> Dataset excerpts
----

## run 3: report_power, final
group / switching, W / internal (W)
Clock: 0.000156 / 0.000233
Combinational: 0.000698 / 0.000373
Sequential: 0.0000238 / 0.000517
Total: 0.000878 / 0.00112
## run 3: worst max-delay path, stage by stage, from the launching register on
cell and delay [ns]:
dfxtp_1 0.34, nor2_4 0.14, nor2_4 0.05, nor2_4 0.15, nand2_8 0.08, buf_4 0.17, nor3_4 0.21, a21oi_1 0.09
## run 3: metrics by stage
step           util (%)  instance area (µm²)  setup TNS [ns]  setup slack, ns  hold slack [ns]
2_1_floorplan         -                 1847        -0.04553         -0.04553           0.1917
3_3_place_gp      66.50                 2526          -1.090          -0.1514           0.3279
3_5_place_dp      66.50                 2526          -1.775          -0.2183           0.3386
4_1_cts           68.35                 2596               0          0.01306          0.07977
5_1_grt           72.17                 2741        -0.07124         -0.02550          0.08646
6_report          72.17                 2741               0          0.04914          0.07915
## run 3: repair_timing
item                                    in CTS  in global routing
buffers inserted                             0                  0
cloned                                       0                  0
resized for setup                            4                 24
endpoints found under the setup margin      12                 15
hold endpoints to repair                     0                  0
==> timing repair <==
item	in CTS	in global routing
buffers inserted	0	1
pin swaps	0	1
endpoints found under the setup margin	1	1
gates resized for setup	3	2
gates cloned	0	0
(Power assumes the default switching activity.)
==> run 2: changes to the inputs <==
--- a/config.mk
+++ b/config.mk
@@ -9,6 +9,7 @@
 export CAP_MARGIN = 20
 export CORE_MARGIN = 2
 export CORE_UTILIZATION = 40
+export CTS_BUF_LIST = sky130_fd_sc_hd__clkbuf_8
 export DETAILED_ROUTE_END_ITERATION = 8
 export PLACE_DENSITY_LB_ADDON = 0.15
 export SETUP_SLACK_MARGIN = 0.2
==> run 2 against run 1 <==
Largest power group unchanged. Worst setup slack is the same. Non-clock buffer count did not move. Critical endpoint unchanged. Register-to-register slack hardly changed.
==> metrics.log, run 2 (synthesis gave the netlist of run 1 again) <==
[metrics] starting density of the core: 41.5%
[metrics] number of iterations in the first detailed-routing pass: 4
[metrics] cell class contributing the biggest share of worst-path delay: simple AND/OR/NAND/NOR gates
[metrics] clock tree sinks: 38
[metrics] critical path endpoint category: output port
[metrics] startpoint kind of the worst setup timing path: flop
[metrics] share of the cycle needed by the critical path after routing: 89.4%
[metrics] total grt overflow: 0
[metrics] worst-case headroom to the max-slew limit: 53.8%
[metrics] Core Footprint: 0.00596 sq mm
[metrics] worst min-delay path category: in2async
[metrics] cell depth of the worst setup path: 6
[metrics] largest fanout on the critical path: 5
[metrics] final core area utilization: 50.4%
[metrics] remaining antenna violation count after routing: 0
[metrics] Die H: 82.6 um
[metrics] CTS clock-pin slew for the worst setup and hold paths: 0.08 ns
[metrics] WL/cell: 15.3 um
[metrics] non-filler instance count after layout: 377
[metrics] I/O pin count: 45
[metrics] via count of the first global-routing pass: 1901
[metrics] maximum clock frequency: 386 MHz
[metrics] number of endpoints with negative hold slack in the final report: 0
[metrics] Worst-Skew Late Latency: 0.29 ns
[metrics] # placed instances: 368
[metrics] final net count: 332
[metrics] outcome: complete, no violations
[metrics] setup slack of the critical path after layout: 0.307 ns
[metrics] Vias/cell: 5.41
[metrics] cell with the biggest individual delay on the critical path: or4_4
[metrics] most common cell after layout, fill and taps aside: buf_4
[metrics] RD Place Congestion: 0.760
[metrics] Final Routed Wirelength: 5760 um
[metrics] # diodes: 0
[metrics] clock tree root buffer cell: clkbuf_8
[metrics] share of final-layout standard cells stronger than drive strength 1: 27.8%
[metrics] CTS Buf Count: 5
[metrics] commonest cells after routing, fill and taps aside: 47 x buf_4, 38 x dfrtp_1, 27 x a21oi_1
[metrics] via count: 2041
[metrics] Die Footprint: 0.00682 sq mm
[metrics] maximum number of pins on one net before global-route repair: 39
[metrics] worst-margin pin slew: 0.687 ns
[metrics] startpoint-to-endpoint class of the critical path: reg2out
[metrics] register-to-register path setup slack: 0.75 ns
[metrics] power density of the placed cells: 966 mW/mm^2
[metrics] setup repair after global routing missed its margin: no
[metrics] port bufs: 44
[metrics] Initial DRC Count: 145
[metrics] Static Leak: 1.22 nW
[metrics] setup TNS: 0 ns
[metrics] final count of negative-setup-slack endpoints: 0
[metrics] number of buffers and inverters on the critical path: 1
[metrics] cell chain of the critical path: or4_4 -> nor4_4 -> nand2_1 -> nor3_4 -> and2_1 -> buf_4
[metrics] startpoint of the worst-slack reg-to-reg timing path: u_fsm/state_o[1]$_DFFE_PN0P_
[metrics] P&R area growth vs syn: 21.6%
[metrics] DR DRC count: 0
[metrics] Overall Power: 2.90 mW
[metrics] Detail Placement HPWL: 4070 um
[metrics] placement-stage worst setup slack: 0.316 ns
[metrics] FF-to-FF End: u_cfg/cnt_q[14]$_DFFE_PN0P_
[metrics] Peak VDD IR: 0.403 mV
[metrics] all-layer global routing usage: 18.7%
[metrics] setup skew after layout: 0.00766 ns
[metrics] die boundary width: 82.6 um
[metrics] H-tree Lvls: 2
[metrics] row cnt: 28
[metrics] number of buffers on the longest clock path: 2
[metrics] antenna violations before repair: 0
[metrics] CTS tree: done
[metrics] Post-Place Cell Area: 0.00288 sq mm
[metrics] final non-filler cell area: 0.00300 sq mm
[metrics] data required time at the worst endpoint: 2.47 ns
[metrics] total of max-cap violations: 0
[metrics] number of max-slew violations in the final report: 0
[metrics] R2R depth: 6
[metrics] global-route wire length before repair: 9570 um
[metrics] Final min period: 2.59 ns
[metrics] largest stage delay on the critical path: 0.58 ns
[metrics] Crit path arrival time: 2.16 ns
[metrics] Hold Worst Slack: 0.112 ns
<file path="src/rtl/coast_pkg.sv">
package coast_pkg;

    typedef enum logic {
        SRC_PIN   = 1'b0,
        SRC_VSYNC = 1'b1
    } coast_src_e;

    typedef struct packed {
        logic rise;
        logic fall;
    } vs_edge_t;

endpackage

</file>
<file path="src/rtl/coast_line_tracker.sv">
module coast_line_tracker
    import coast_pkg::*;
#(
    parameter int LINE_W = 11
) (
    input  logic              clk,
    input  logic              rst_n,
    input  logic              hsync_stb,
    input  logic              vsync_in,
    output vs_edge_t          edge_o,
    output logic [LINE_W-1:0] line_cnt_o,
    output logic [LINE_W-1:0] total_o,
    output logic              valid_o
);

    localparam logic [LINE_W-1:0] LINE_MAX = {LINE_W{1'b1}};

    typedef struct packed {
        logic              vs;
        logic              seen;
        logic              valid;
        logic [LINE_W-1:0] lines;
        logic [LINE_W-1:0] total;
    } trk_t;

    trk_t st_q, st_d;

    assign edge_o.rise = vsync_in & ~st_q.vs;
    assign edge_o.fall = ~vsync_in & st_q.vs;

    always_comb begin
        st_d    = st_q;
        st_d.vs = vsync_in;
        if (edge_o.rise) begin
            st_d.total = st_q.lines;
            st_d.valid = st_q.seen | st_q.valid;
            st_d.seen  = 1'b1;
            st_d.lines = hsync_stb ? LINE_W'(1) : '0;
        end else if (hsync_stb && st_q.lines != LINE_MAX) begin
            st_d.lines = st_q.lines + LINE_W'(1);
        end
    end

    always_ff @(posedge clk) begin
        if (!rst_n) st_q <= '0;
        else        st_q <= st_d;
    end

    assign line_cnt_o = st_q.lines;
    assign total_o    = st_q.total;
    assign valid_o    = st_q.valid;

    // a total is only trusted after a second leading edge
    p_valid_after_seen_r5: assert property (@(posedge clk) disable iff (!rst_n)
        (!st_q.seen) |=> !st_q.valid);

endmodule

</file>
<file path="src/rtl/coast_vs_window.sv">
module coast_vs_window
    import coast_pkg::*;
#(
    parameter int LINE_W = 11,
    parameter int CNT_W  = 8
) (
    input  logic              clk,
    input  logic              rst_n,
    input  logic              hsync_stb,
    input  logic              vsync_in,
    input  vs_edge_t          edge_i,
    input  logic [LINE_W-1:0] line_cnt_i,
    input  logic [LINE_W-1:0] total_i,
    input  logic              valid_i,
    input  logic [CNT_W-1:0]  pre_count,
    input  logic [CNT_W-1:0]  post_count,
    output logic              win_next_o
);

    typedef struct packed {
        logic             pre;
        logic [CNT_W-1:0] post_left;
    } win_t;

    win_t st_q, st_d;

    logic [LINE_W-1:0] pre_ext;
    logic [LINE_W-1:0] start_line;
    logic              pre_hit;

    assign pre_ext    = LINE_W'(pre_count);
    assign start_line = total_i - pre_ext;

    always_comb begin
        pre_hit = valid_i && hsync_stb && !vsync_in
               && (pre_count != '0) && (total_i > pre_ext)
               && ((line_cnt_i + LINE_W'(1)) == start_line);

        st_d = st_q;
        if (edge_i.rise) begin
            st_d.pre       = 1'b0;
            st_d.post_left = '0;
        end else begin
            if (pre_hit) st_d.pre = 1'b1;
            if (edge_i.fall)
                st_d.post_left = post_count;
            else if (hsync_stb && st_q.post_left != '0)
                st_d.post_left = st_q.post_left - CNT_W'(1);
        end
        win_next_o = vsync_in | st_d.pre | (st_d.post_left != '0);
    end

    always_ff @(posedge clk) begin
        if (!rst_n) st_q <= '0;
        else        st_q <= st_d;
    end

    // zero post-coast closes immediately after the trailing edge
    p_post_zero_r6: assert property (@(posedge clk) disable iff (!rst_n)
        (edge_i.fall && post_count == '0) |=> (!st_q.pre && st_q.post_left == '0));

    // no early opening without a measured frame
    p_pre_needs_total_r5: assert property (@(posedge clk) disable iff (!rst_n)
        (!valid_i) |-> !st_q.pre);

endmodule

</file>
<file path="src/rtl/coast_pol_detect.sv">
module coast_pol_detect #(
    parameter int BAL_W = 20
) (
    input  logic clk,
    input  logic rst_n,
    input  logic coast_pin,
    input  logic frame_start,
    output logic det_pol_o
);

    localparam logic signed [BAL_W-1:0] BAL_MAX = {1'b0, {(BAL_W-1){1'b1}}};
    localparam logic signed [BAL_W-1:0] BAL_MIN = {1'b1, {(BAL_W-1){1'b0}}};

    typedef struct packed {
        logic                    pol;
        logic signed [BAL_W-1:0] bal;
    } det_t;

    det_t st_q, st_d;

    always_comb begin
        st_d = st_q;
        if (frame_start) begin
            if (st_q.bal < 0)      st_d.pol = 1'b1;
            else if (st_q.bal > 0) st_d.pol = 1'b0;
            st_d.bal = coast_pin ? BAL_W'(1) : {BAL_W{1'b1}};
        end else if (coast_pin) begin
            if (st_q.bal != BAL_MAX) st_d.bal = st_q.bal + BAL_W'(1);
        end else begin
            if (st_q.bal != BAL_MIN) st_d.bal = st_q.bal - BAL_W'(1);
        end
    end

    always_ff @(posedge clk) begin
        if (!rst_n) begin
            st_q.pol <= 1'b1;
            st_q.bal <= '0;
        end else begin
            st_q <= st_d;
        end
    end

    assign det_pol_o = st_q.pol;

    // the polarity decision moves only at a frame edge
    p_status_stable_r8: assert property (@(posedge clk) disable iff (!rst_n)
        (!frame_start) |=> $stable(st_q.pol));

endmodule

</file>
<file path="src/rtl/coast_window_gen.sv">
module coast_window_gen
    import coast_pkg::*;
#(
    parameter int CNT_W  = 8,
    parameter int LINE_W = 11,
    parameter int BAL_W  = 20
) (
    input  logic             clk,
    input  logic             rst_n,
    input  logic             hsync_stb,
    input  logic             vsync_in,
    input  logic             coast_pin,
    input  logic [CNT_W-1:0] pre_count,
    input  logic [CNT_W-1:0] post_count,
    input  logic             coast_src_sel,
    input  logic             pol_override,
    input  logic             pol_user,
    output logic             coast_out,
    output logic             coast_pol_status
);

    vs_edge_t          vs_edge;
    logic [LINE_W-1:0] line_cnt;
    logic [LINE_W-1:0] line_total;
    logic              total_valid;
    logic              win_next;
    logic              det_pol;

    coast_line_tracker #(.LINE_W(LINE_W)) u_tracker (
        .clk        (clk),
        .rst_n      (rst_n),
        .hsync_stb  (hsync_stb),
        .vsync_in   (vsync_in),
        .edge_o     (vs_edge),
        .line_cnt_o (line_cnt),
        .total_o    (line_total),
        .valid_o    (total_valid)
    );

    coast_vs_window #(.LINE_W(LINE_W), .CNT_W(CNT_W)) u_window (
        .clk        (clk),
        .rst_n      (rst_n),
        .hsync_stb  (hsync_stb),
        .vsync_in   (vsync_in),
        .edge_i     (vs_edge),
        .line_cnt_i (line_cnt),
        .total_i    (line_total),
        .valid_i    (total_valid),
        .pre_count  (pre_count),
        .post_count (post_count),
        .win_next_o (win_next)
    );

    coast_pol_detect #(.BAL_W(BAL_W)) u_pol (
        .clk         (clk),
        .rst_n       (rst_n),
        .coast_pin   (coast_pin),
        .frame_start (vs_edge.rise),
        .det_pol_o   (det_pol)
    );

    typedef struct packed {
        logic coast;
    } top_t;

    top_t       st_q, st_d;
    coast_src_e src;
    logic       eff_pol;

    always_comb begin
        src      = coast_src_e'(coast_src_sel);
        eff_pol  = pol_override ? pol_user : det_pol;
        st_d     = st_q;
        st_d.coast = (src == SRC_VSYNC) ? win_next : (coast_pin == eff_pol);
    end

    always_ff @(posedge clk) begin
        if (!rst_n) st_q <= '0;
        else        st_q <= st_d;
    end

    assign coast_out        = st_q.coast;
    assign coast_pol_status = det_pol;

    // vertical sync is always inside the window
    p_vsync_covers_r3: assert property (@(posedge clk) disable iff (!rst_n)
        (coast_src_sel && vsync_in) |=> coast_out);

    // the user polarity drives the pin path
    p_pin_user_r9: assert property (@(posedge clk) disable iff (!rst_n)
        (!coast_src_sel && pol_override) |=> (coast_out == ($past(coast_pin) == $past(pol_user))));

    // the detected polarity drives the pin path
    p_pin_detect_r2: assert property (@(posedge clk) disable iff (!rst_n)
        (!coast_src_sel && !pol_override) |=> (coast_out == ($past(coast_pin) == $past(coast_pol_status))));

endmodule

</file>
<file path="config.mk">
export PLATFORM = sky130hd
export DESIGN_NAME = coast_window_gen
export DESIGN_NICKNAME = d
export VERILOG_FILES = /design/src/rtl/coast_pkg.sv /design/src/rtl/coast_line_tracker.sv /design/src/rtl/coast_vs_window.sv /design/src/rtl/coast_pol_detect.sv /design/src/rtl/coast_window_gen.sv
export SDC_FILE = /design/constraint.sdc
export NUM_CORES = 1
export LEC_CHECK = 0
export ABC_AREA = 1
export BUFFER_PORTS_ARGS = -buffer_cell sky130_fd_sc_hd__buf_2
export CAP_MARGIN = 40
export CORE_ASPECT_RATIO = 1.25
export CORE_MARGIN = 4
export CORE_UTILIZATION = 65
export CTS_CLUSTER_DIAMETER = 100
export CTS_CLUSTER_SIZE = 25
export DETAILED_ROUTE_END_ITERATION = 6
export PLACE_DENSITY = 0.8
export SETUP_SLACK_MARGIN = 0.1
export SYNTH_ARGS = -nofsm -noshare
export SYNTH_HDL_FRONTEND = slang
export SYNTH_SLANG_ARGS = --single-unit
</file>
<file path="constraint.sdc">
create_clock -name clk -period 3.8 [get_ports clk]
set_input_delay 0.38 -clock clk [delete_from_list [all_inputs] [get_ports clk]]
set_output_delay 0.38 -clock clk [all_outputs]
set_load 0.01 [all_outputs]
</file>
==> out/summary.txt <==
outcome - completed
placed cell count - 801
# DRC - 0
Least-Margin Pin Slew - 0.830 ns
Syn Std Cell Area - 0.00441 sq mm
Leakage - 2.35 nW
cell count after synthesis - 701
GPL Wtd Cong - 0.917
Pwr Total - 1.70 mW
Clock Power Share - 19.8%
number of DRC markers in iteration 0 - 330
clock skew - 0.00982 ns
Post-synth EDFFs - 0
Post-DRT Antenna Nets - 0
nets - 776
Critical Path Sink Type - flip-flop
crit path DAT - 2.93 ns
commonest non-fill, non-tap cell in the layout - nand2_1
clk slew on worst S/H paths - 0.11 ns
Tot GR Track Use - 29.1%
hold-fix buffer count after cts - 0
FP Rows - 33
gr ovfl total - 0
CP Launch Type - input port
Pwr per Cell Area - 364 mW/mm^2
Final period util - 71.3%
largest net degree at the start of global routing - 34
RSZ-0062 raised after global routing - false
die height - 100 microns
initial antenna violation count - 0
critical path required time - 4.02 ns
clk sinks - 56
Post-CTS Resized - 0
asr flop ratio synth - 0%
critical path class - input port to flip-flop
endpoints failing setup - 0
Pins Over Slew Limit - 0
Antenna diodes - 0
fin crit period - 2.71 ns
Yosys cell types - 43
Core Region - 0.00657 sq mm
Non-Filler Instances - 809
Seq/Total Area, Yosys - 25.4%
htree depth - 2
Buffers on Ports - 25
Mapped Nets - 756
final setup margin - 1.09 ns
most frequent cells in the layout - nand2_1, inv_1, nor2_1, nand3_1, a21oi_1
Sw Ratio - 40.0%
dpl ws - 0.764 ns
Starting Density - 67.2%
Clock Latency Late Sink - 0.31 ns
Max Clock Freq - 369 MHz
max-cap check violation count - 0
Final Hold Fails - 0
mean number of vias per cell - 5.70
via count - 4608
ys flop type - dfxtp_1
maximum vdd drop - 0.208 mV
area growth from synthesis to layout - 5.81%
logic gate share of total power - 39.1%
clock root buffer - clkbuf_8
Final HPWL DP - 8910 microns
hold crit path type - input port to flip-flop
DR WL/cell - 14.1 microns
# Post-CTS Setup Buffers - 0
Clock Path Buffers - 2
Die W - 81.7 microns
Area after DPL - 0.00458 sq mm
Pint - 1.02 mW
first-pass GRT wire length - 19000 microns
worst-path fanout max - 21
Setup TNS - 0 ns
Sequential Power Share - 41.1%
FILL cells - 594
num ports - 26
Yosys warning total - 0
Pre-Repair DR Iteration Count - 5
Worst slew margin - 44.6%
routed wire length - 11400 microns
Final Instance Area - 0.00467 sq mm
number of global-route vias before repair - 4468
Seq cells post-synth - 56
full die area - 0.00818 sq mm
net switching power figure - 0.681 mW
CTS Buf Count - 5
Synth Area per Inst - 6.30 sq um
TritonCTS clock tree - yes
layout cell share with drive strength beyond 1 - 7.89%
-- Yosys cell counts, types with 4 or more instances --
master | number | area (sq um)
nand3_1 | 62 | 310
o211ai_1 | 4 | 30.0
nor2_1 | 77 | 289
a21oi_1 | 60 | 300
clkbuf_1 | 9 | 33.8
a21o_1 | 4 | 30.0
o21ai_0 | 44 | 220
ha_1 | 29 | 363
nand4_1 | 15 | 93.8
inv_1 | 86 | 323
dfxtp_1 | 56 | 1120
xor2_1 | 8 | 70.1
nor3_1 | 6 | 30.0
xnor2_1 | 7 | 61.3
or2_2 | 4 | 25.0
nand3b_1 | 5 | 37.5
a21oi_2 | 10 | 87.6
nand2_1 | 181 | 679
-- per-stage QoR --
step                util, %  hold WS (ns)
global placement       69.6         0.444
detailed placement     69.8         0.454
finish                 71.1         0.278
global route           71.1         0.291
CTS                    71.1         0.274
floorplan                 -         0.437
-- layout make-up --
cell class                      instances  area, sq um  share of cell area [%]
Multi-Input combinational cell        543         2870                    61.5
Sequential cell                        56         1120                    24.0
Tap cell                               87          109                    2.33
Clock buffer                            6         72.6                    1.55
Clock inverter                          2         16.3                   0.348
Timing Repair Buffer                   28          151                    3.24
Inverter                               87          327                    6.99
-- critical path, stage by stage --
cell and delay [ns]:
buf_2 0.13, inv_1 0.61, ha_1 0.42, a21o_1 0.22, a21oi_1 0.15, nor2_1 0.06
nor3_1 0.34, nand3_1 0.13, nand2_1 0.11, nand3_1 0.07, nand2_1 0.08, nand3_1 0.08
o211ai_1 0.09, inv_1 0.05
-- power groups by stage --
stage          sequential [mW]  clock, mW  combinational, mW
2_1_floorplan            0.691          0              0.520
5_1_grt                  0.705      0.365              0.753
3_3_place_gp             0.709          0              0.632
6_report                 0.699      0.337              0.665
4_1_cts                  0.697      0.343              0.656
3_5_place_dp             0.710          0              0.653
-- cells by family after synthesis --
group / after synthesis / share of synthesized area [%]
XOR/XNOR: 15 / 2.98
multiplexers: 1 / 0.227
AO/OA/AOI/OAI: 136 / 17.6
buffers and inverters: 102 / 9.50
adder cells (fa/ha/maj): 31 / 9.13
flip-flops: 56 / 25.4
AND/OR/NAND/NOR: 360 / 35.2
-- per-layer routing --
metal	track usage (%)	part of all wire, %	vias up
li1	-	-	2354
met1	32.4	40	2089
met2	53.4	52	129
met3	3.32	4.1	36
met4	14.6	4.4	0
met5	0	0	-
-- registers in the layout (all words and copies together) (netlist names) --
signal,flops
u_pol.st_q,20
u_tracker.st_q,2
u_pol.det_pol_o,1
u_window.st_q,9
u_tracker.line_cnt_o,11
coast_out,1
u_tracker.valid_o,1
u_tracker.total_o,11
-- path summary, 6_finish.rpt --
kind	start	endpoint	slack [ns]	cells past startpoint
worst min register to register	u_tracker.valid_o	u_tracker.valid_o	0.47	2
worst max-delay path	coast_pin	u_pol.st_q[19]	1.09	14
worst min-delay path	vsync_in	u_tracker.st_q[24]	0.28	3
worst max register to register	u_tracker.total_o[0]	coast_out	1.38	19
(Power assumes the default switching activity.)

----

> What is required
In the entries above, the lines from the one bearing "[metrics] via count: 2041" up to and including the one bearing "[metrics] Overall Power: 2.90 mW" should be transcribed exactly; no other line is wanted.

> Written response
[metrics] via count: 2041
[metrics] Die Footprint: 0.00682 sq mm
[metrics] maximum number of pins on one net before global-route repair: 39
[metrics] worst-margin pin slew: 0.687 ns
[metrics] startpoint-to-endpoint class of the critical path: reg2out
[metrics] register-to-register path setup slack: 0.75 ns
[metrics] power density of the placed cells: 966 mW/mm^2
[metrics] setup repair after global routing missed its margin: no
[metrics] port bufs: 44
[metrics] Initial DRC Count: 145
[metrics] Static Leak: 1.22 nW
[metrics] setup TNS: 0 ns
[metrics] final count of negative-setup-slack endpoints: 0
[metrics] number of buffers and inverters on the critical path: 1
[metrics] cell chain of the critical path: or4_4 -> nor4_4 -> nand2_1 -> nor3_4 -> and2_1 -> buf_4
[metrics] startpoint of the worst-slack reg-to-reg timing path: u_fsm/state_o[1]$_DFFE_PN0P_
[metrics] P&R area growth vs syn: 21.6%
[metrics] DR DRC count: 0
[metrics] Overall Power: 2.90 mW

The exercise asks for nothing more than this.